_ACTIVITY_
Your answer should be the lines below from the one with "u_core.acc_cnt,3" to the one with "[layout make-up]", both included, given again exactly and with nothing added.

Collected data entries
Segment Open
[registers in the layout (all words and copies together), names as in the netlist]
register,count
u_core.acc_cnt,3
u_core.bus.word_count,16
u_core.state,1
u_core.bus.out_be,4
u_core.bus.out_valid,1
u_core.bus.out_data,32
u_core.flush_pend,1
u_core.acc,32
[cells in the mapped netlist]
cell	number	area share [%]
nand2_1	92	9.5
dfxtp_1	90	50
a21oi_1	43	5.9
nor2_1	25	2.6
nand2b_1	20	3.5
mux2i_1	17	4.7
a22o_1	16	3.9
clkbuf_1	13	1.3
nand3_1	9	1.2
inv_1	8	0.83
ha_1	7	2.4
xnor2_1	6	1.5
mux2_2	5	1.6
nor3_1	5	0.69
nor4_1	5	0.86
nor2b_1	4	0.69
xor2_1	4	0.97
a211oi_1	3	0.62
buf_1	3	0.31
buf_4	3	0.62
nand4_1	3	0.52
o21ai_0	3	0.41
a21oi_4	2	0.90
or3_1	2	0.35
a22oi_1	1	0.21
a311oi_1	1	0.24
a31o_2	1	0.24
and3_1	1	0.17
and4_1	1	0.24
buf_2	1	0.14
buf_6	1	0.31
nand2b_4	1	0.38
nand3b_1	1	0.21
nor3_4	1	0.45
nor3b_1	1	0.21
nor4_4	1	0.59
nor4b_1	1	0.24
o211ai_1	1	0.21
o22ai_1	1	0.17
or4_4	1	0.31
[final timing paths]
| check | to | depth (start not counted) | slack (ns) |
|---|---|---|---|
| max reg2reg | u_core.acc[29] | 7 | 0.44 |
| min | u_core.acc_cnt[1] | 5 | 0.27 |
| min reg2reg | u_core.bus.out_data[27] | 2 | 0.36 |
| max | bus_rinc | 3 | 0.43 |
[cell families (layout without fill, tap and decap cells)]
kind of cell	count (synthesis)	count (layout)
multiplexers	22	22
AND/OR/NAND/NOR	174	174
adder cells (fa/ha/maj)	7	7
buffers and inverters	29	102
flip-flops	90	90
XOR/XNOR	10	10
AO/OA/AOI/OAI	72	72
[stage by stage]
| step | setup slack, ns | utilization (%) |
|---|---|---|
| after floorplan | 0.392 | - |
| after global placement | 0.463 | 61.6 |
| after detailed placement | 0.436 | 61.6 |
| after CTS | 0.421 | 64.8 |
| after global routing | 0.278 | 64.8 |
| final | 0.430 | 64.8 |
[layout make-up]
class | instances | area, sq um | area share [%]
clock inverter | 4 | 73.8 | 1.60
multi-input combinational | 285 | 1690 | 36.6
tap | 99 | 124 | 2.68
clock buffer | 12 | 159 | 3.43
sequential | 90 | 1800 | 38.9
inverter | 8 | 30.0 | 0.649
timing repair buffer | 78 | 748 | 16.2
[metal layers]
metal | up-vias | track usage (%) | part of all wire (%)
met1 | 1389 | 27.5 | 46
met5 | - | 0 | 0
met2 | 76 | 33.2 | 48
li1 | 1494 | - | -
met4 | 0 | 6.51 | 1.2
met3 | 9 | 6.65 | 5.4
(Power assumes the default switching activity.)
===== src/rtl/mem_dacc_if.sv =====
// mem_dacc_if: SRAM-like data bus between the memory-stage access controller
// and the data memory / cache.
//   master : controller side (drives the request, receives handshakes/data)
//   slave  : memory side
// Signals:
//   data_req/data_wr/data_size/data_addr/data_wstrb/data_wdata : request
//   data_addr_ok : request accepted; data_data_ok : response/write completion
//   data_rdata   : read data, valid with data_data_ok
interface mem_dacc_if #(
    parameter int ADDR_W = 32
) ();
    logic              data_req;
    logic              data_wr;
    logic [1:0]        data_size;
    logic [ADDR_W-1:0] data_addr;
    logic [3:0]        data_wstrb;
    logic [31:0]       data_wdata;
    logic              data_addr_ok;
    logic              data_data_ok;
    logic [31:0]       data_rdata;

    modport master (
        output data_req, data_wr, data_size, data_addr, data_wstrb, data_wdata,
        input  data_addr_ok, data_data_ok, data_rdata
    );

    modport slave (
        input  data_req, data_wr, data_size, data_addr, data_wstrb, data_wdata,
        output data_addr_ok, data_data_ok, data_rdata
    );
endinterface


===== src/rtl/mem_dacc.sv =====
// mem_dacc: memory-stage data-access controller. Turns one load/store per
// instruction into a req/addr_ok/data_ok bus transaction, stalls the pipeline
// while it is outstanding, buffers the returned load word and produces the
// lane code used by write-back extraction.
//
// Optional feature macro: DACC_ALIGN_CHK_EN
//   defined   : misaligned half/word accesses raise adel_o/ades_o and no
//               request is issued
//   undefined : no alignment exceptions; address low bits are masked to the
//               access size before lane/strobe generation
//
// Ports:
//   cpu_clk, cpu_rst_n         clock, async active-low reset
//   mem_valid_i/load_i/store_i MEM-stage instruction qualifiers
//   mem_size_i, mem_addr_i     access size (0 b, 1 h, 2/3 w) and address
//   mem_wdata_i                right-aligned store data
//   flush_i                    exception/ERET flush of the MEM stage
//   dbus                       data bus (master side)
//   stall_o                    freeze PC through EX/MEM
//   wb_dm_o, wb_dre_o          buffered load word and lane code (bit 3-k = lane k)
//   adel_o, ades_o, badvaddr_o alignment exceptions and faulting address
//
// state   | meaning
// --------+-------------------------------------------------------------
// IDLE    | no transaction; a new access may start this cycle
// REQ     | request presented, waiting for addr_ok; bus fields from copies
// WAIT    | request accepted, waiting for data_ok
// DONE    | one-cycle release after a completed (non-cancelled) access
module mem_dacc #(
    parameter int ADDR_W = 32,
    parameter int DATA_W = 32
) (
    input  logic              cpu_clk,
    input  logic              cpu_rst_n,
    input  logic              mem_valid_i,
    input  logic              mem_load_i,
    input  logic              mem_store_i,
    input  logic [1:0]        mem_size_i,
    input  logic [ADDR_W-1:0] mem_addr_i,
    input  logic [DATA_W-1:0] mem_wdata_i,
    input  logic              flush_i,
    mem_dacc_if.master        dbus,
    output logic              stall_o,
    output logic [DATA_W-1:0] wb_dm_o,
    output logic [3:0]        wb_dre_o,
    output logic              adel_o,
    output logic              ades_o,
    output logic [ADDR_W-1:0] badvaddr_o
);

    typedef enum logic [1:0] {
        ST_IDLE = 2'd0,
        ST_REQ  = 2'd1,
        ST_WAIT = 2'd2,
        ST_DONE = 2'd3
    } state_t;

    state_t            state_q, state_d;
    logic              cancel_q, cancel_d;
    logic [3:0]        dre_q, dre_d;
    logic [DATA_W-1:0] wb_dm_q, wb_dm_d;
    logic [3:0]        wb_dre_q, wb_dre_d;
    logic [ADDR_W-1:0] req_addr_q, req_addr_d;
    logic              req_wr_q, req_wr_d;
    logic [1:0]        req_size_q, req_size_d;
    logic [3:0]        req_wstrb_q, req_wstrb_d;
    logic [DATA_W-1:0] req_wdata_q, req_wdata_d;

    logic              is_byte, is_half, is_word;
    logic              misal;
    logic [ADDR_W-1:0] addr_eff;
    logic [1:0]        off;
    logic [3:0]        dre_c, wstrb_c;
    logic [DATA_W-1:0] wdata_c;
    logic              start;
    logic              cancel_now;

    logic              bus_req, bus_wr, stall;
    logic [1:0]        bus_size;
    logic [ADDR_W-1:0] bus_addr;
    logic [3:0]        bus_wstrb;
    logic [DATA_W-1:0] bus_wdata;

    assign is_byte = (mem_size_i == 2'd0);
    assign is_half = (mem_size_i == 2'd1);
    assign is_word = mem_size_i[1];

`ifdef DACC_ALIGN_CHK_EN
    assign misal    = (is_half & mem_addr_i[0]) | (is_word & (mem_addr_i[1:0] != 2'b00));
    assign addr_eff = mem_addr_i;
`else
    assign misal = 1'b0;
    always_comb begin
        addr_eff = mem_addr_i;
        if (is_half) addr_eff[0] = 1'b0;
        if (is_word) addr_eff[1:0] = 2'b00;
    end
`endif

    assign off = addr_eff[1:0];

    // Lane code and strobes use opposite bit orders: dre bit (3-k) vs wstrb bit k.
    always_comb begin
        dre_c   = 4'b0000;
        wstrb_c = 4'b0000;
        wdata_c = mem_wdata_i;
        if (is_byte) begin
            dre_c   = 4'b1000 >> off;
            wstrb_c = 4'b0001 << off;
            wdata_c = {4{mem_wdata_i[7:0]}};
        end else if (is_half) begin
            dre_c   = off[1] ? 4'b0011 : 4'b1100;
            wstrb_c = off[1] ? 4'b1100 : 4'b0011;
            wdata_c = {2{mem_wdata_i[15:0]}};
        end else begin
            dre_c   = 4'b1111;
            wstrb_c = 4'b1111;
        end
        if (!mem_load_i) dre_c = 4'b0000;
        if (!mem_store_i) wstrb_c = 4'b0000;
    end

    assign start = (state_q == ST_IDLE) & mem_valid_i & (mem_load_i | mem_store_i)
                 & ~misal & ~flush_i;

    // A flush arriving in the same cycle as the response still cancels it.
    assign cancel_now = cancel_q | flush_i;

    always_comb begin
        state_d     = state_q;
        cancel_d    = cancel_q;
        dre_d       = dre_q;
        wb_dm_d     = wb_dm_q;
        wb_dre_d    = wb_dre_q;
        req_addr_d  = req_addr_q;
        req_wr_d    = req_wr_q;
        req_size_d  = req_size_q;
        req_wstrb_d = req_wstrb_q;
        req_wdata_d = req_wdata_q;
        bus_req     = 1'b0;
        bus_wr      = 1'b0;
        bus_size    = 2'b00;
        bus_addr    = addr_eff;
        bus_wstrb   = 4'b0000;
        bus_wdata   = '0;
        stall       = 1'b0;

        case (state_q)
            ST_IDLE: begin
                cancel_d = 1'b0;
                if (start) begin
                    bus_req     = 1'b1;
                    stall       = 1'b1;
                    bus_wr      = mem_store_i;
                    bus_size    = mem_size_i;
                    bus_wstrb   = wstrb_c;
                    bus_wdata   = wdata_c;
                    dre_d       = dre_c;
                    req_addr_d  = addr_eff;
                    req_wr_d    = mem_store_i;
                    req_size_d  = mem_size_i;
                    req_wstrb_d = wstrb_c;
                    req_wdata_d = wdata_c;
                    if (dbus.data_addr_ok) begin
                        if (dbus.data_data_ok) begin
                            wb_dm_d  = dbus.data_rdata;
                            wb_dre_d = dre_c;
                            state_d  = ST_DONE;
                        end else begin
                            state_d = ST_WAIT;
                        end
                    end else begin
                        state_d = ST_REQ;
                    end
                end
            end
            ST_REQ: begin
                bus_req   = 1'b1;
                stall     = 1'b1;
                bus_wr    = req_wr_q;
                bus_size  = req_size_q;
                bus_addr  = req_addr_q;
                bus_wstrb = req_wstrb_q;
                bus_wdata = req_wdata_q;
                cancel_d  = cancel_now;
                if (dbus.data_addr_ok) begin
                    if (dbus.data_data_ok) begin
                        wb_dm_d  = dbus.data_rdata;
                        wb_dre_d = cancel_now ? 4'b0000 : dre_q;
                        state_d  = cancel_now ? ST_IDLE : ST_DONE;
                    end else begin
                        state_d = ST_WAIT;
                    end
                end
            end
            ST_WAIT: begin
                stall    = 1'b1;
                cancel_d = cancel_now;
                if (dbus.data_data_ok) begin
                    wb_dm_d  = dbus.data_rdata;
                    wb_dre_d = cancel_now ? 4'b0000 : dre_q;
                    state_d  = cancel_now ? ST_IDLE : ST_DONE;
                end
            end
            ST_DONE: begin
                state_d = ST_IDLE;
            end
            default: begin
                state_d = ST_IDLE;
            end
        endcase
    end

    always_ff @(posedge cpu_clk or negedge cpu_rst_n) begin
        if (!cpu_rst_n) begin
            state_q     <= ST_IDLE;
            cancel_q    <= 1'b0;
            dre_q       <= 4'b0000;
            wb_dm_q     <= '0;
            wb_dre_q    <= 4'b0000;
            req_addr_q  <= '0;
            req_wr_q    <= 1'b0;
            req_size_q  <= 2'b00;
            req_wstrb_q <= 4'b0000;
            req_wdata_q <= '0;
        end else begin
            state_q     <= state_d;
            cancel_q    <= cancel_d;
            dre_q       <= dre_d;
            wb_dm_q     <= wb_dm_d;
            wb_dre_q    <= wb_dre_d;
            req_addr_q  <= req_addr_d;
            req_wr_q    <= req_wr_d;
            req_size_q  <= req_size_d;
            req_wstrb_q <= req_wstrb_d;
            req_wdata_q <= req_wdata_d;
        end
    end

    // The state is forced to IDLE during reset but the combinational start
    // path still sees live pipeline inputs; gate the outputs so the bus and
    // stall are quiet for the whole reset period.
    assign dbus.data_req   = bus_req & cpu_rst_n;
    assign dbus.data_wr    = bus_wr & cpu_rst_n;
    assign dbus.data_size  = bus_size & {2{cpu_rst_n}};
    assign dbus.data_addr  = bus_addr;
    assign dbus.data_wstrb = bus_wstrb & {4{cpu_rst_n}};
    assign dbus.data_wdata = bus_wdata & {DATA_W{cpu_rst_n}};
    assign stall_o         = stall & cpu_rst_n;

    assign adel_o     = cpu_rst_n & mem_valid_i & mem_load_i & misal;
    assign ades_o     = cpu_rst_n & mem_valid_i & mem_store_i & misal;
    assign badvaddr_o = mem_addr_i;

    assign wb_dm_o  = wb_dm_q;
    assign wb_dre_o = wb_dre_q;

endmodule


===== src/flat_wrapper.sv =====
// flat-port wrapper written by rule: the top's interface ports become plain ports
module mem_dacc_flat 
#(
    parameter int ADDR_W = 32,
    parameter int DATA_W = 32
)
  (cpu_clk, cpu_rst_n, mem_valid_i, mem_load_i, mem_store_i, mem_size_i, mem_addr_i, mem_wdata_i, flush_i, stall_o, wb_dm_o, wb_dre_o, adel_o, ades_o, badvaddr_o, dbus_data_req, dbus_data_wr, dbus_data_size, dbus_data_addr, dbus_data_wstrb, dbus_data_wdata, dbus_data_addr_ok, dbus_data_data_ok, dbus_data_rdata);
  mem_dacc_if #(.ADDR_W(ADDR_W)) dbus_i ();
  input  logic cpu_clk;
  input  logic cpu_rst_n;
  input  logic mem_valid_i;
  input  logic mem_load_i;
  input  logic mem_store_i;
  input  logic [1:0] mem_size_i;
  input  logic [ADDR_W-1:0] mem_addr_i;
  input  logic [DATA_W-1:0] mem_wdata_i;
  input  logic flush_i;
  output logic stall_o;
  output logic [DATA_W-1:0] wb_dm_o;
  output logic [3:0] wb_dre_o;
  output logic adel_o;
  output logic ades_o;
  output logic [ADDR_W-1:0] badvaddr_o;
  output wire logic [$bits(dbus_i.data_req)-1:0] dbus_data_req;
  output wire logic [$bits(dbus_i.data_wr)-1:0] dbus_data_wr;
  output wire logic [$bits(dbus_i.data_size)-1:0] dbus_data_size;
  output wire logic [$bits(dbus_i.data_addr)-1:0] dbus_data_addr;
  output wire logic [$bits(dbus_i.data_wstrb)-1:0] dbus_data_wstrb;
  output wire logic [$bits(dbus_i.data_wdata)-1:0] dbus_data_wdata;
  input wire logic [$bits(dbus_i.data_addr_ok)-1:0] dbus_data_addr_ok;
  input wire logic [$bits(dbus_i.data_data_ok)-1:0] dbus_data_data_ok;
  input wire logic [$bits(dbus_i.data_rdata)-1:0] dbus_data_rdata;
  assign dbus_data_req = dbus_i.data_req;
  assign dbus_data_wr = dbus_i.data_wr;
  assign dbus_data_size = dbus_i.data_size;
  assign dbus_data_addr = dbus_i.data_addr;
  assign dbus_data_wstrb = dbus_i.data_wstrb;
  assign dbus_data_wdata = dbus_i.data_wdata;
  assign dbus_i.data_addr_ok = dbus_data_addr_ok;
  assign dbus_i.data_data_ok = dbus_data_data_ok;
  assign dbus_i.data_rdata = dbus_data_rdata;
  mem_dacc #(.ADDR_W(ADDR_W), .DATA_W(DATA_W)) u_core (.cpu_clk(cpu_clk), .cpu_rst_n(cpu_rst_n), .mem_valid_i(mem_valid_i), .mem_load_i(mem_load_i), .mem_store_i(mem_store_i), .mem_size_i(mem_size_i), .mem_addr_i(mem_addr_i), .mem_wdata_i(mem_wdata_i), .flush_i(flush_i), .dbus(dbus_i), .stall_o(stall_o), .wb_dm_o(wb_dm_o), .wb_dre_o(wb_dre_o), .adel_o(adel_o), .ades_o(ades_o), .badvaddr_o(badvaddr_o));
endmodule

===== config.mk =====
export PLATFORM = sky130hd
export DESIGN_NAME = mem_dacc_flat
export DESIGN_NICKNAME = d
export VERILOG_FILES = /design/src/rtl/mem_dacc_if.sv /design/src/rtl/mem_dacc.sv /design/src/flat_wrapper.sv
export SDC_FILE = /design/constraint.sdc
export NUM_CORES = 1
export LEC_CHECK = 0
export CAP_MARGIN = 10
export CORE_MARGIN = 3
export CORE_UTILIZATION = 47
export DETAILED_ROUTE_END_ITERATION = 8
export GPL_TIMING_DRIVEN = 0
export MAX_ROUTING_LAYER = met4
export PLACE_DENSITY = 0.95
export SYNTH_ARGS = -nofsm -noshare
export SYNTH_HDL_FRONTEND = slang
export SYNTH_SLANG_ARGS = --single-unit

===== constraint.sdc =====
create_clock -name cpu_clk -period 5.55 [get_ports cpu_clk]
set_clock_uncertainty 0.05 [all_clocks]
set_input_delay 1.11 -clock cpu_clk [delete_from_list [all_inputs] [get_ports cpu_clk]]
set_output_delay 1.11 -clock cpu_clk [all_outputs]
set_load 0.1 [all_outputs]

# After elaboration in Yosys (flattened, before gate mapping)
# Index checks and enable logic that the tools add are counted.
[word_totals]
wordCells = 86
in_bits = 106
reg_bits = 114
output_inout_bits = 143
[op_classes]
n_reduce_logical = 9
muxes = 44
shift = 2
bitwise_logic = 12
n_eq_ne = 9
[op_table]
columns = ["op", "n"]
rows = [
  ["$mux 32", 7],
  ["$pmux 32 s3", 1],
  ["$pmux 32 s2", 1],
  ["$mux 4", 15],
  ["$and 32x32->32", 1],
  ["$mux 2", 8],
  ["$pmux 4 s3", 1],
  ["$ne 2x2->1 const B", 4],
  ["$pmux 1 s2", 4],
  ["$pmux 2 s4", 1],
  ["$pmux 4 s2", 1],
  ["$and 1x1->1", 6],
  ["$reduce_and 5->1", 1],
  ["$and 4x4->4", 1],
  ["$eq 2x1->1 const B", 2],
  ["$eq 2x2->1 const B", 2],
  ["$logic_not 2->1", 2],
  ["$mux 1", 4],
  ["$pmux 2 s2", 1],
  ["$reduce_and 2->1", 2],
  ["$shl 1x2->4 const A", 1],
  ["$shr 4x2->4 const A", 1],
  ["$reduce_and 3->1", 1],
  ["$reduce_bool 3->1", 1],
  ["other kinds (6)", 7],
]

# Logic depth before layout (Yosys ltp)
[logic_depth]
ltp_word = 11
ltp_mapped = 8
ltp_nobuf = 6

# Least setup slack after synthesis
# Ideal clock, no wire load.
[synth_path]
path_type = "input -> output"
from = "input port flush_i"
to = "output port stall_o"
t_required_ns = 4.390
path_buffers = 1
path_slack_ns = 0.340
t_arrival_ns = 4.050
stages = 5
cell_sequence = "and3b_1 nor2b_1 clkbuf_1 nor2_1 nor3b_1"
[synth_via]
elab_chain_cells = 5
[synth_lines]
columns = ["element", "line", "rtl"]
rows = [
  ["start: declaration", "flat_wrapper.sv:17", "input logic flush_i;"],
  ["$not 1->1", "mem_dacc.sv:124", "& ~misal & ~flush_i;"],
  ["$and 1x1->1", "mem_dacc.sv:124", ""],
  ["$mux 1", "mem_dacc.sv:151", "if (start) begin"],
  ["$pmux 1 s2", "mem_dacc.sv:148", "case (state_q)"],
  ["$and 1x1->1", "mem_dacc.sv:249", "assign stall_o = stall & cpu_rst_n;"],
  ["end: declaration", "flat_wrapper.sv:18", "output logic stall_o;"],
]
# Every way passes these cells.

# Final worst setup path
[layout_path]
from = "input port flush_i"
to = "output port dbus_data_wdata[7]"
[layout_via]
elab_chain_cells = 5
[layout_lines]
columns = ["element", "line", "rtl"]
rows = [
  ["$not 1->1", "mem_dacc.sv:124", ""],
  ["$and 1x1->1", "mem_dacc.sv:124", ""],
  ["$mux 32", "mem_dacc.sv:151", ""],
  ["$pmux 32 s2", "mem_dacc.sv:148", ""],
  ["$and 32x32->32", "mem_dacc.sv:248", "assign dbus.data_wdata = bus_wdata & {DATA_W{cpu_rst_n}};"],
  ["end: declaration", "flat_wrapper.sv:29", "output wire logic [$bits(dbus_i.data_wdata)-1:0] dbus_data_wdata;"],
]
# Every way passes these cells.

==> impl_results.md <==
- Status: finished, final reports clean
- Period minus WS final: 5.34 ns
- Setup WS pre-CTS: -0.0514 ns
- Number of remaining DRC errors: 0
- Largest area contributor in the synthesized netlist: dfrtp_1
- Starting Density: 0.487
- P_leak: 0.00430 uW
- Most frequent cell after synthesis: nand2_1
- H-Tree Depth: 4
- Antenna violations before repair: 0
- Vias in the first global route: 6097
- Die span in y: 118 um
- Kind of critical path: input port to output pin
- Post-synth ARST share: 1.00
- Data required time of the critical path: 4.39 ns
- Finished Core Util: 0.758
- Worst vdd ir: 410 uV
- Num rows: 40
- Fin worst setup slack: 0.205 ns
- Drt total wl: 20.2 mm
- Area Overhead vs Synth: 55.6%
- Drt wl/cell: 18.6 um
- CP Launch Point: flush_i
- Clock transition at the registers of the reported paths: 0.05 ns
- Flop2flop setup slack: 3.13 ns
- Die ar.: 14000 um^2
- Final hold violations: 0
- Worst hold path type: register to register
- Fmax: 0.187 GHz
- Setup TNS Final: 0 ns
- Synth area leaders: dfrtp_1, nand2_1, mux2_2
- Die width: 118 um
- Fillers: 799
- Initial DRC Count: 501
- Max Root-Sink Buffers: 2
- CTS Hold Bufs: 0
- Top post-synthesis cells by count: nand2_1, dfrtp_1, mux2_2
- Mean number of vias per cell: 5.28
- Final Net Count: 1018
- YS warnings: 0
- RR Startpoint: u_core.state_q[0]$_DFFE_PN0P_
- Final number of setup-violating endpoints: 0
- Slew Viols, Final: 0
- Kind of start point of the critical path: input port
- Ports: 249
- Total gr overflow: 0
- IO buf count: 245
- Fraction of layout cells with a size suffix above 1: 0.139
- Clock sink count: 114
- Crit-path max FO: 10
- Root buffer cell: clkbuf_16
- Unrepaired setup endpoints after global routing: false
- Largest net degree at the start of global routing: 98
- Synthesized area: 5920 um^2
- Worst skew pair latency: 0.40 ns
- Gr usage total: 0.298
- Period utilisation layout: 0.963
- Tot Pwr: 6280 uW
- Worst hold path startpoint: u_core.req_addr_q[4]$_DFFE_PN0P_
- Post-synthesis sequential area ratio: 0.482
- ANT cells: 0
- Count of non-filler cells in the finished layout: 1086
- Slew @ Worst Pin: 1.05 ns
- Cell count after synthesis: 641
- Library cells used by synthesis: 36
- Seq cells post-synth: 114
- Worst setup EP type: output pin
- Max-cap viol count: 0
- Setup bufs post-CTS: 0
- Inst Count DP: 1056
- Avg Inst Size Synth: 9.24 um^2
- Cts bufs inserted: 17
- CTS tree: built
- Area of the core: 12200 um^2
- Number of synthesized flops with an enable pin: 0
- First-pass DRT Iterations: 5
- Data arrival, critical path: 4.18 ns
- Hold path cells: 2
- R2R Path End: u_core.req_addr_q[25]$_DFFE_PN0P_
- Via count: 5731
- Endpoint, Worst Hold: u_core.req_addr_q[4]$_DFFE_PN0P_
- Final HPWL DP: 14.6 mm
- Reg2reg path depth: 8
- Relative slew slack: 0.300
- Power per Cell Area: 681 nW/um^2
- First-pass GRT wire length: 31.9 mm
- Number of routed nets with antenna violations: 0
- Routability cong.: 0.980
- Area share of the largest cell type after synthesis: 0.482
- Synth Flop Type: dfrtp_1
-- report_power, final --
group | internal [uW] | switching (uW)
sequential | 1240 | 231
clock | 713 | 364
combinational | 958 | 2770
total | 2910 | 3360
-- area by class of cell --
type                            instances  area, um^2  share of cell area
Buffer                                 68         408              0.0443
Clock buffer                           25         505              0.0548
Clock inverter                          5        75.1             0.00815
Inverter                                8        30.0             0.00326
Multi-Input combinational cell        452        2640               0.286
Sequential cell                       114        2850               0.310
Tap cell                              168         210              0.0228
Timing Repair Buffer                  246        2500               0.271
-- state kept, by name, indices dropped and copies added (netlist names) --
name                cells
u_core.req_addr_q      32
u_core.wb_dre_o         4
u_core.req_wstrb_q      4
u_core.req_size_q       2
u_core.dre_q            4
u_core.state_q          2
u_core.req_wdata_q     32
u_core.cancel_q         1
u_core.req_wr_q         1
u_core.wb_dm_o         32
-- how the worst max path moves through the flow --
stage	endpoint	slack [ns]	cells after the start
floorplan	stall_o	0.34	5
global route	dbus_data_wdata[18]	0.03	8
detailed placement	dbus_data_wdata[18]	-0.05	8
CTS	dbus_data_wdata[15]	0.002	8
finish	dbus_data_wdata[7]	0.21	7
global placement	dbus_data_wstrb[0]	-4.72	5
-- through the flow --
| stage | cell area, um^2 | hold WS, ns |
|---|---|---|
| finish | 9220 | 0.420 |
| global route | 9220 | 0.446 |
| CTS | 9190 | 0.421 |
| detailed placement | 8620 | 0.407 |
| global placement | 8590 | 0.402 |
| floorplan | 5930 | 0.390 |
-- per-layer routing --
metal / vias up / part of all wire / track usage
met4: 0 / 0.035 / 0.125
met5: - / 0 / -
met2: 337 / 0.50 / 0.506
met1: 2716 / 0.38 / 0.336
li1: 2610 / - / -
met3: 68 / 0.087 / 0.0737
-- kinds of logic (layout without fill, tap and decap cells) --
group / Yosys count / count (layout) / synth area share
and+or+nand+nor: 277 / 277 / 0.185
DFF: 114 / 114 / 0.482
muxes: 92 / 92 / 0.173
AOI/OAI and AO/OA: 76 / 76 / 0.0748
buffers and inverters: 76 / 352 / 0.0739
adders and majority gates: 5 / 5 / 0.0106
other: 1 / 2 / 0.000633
Segment Closed
_SOLVED EXERCISE_
u_core.acc_cnt,3
u_core.bus.word_count,16
u_core.state,1
u_core.bus.out_be,4
u_core.bus.out_valid,1
u_core.bus.out_data,32
u_core.flush_pend,1
u_core.acc,32
[cells in the mapped netlist]
cell	number	area share [%]
nand2_1	92	9.5
dfxtp_1	90	50
a21oi_1	43	5.9
nor2_1	25	2.6
nand2b_1	20	3.5
mux2i_1	17	4.7
a22o_1	16	3.9
clkbuf_1	13	1.3
nand3_1	9	1.2
inv_1	8	0.83
ha_1	7	2.4
xnor2_1	6	1.5
mux2_2	5	1.6
nor3_1	5	0.69
nor4_1	5	0.86
nor2b_1	4	0.69
xor2_1	4	0.97
a211oi_1	3	0.62
buf_1	3	0.31
buf_4	3	0.62
nand4_1	3	0.52
o21ai_0	3	0.41
a21oi_4	2	0.90
or3_1	2	0.35
a22oi_1	1	0.21
a311oi_1	1	0.24
a31o_2	1	0.24
and3_1	1	0.17
and4_1	1	0.24
buf_2	1	0.14
buf_6	1	0.31
nand2b_4	1	0.38
nand3b_1	1	0.21
nor3_4	1	0.45
nor3b_1	1	0.21
nor4_4	1	0.59
nor4b_1	1	0.24
o211ai_1	1	0.21
o22ai_1	1	0.17
or4_4	1	0.31
[final timing paths]
| check | to | depth (start not counted) | slack (ns) |
|---|---|---|---|
| max reg2reg | u_core.acc[29] | 7 | 0.44 |
| min | u_core.acc_cnt[1] | 5 | 0.27 |
| min reg2reg | u_core.bus.out_data[27] | 2 | 0.36 |
| max | bus_rinc | 3 | 0.43 |
[cell families (layout without fill, tap and decap cells)]
kind of cell	count (synthesis)	count (layout)
multiplexers	22	22
AND/OR/NAND/NOR	174	174
adder cells (fa/ha/maj)	7	7
buffers and inverters	29	102
flip-flops	90	90
XOR/XNOR	10	10
AO/OA/AOI/OAI	72	72
[stage by stage]
| step | setup slack, ns | utilization (%) |
|---|---|---|
| after floorplan | 0.392 | - |
| after global placement | 0.463 | 61.6 |
| after detailed placement | 0.436 | 61.6 |
| after CTS | 0.421 | 64.8 |
| after global routing | 0.278 | 64.8 |
| final | 0.430 | 64.8 |
[layout make-up]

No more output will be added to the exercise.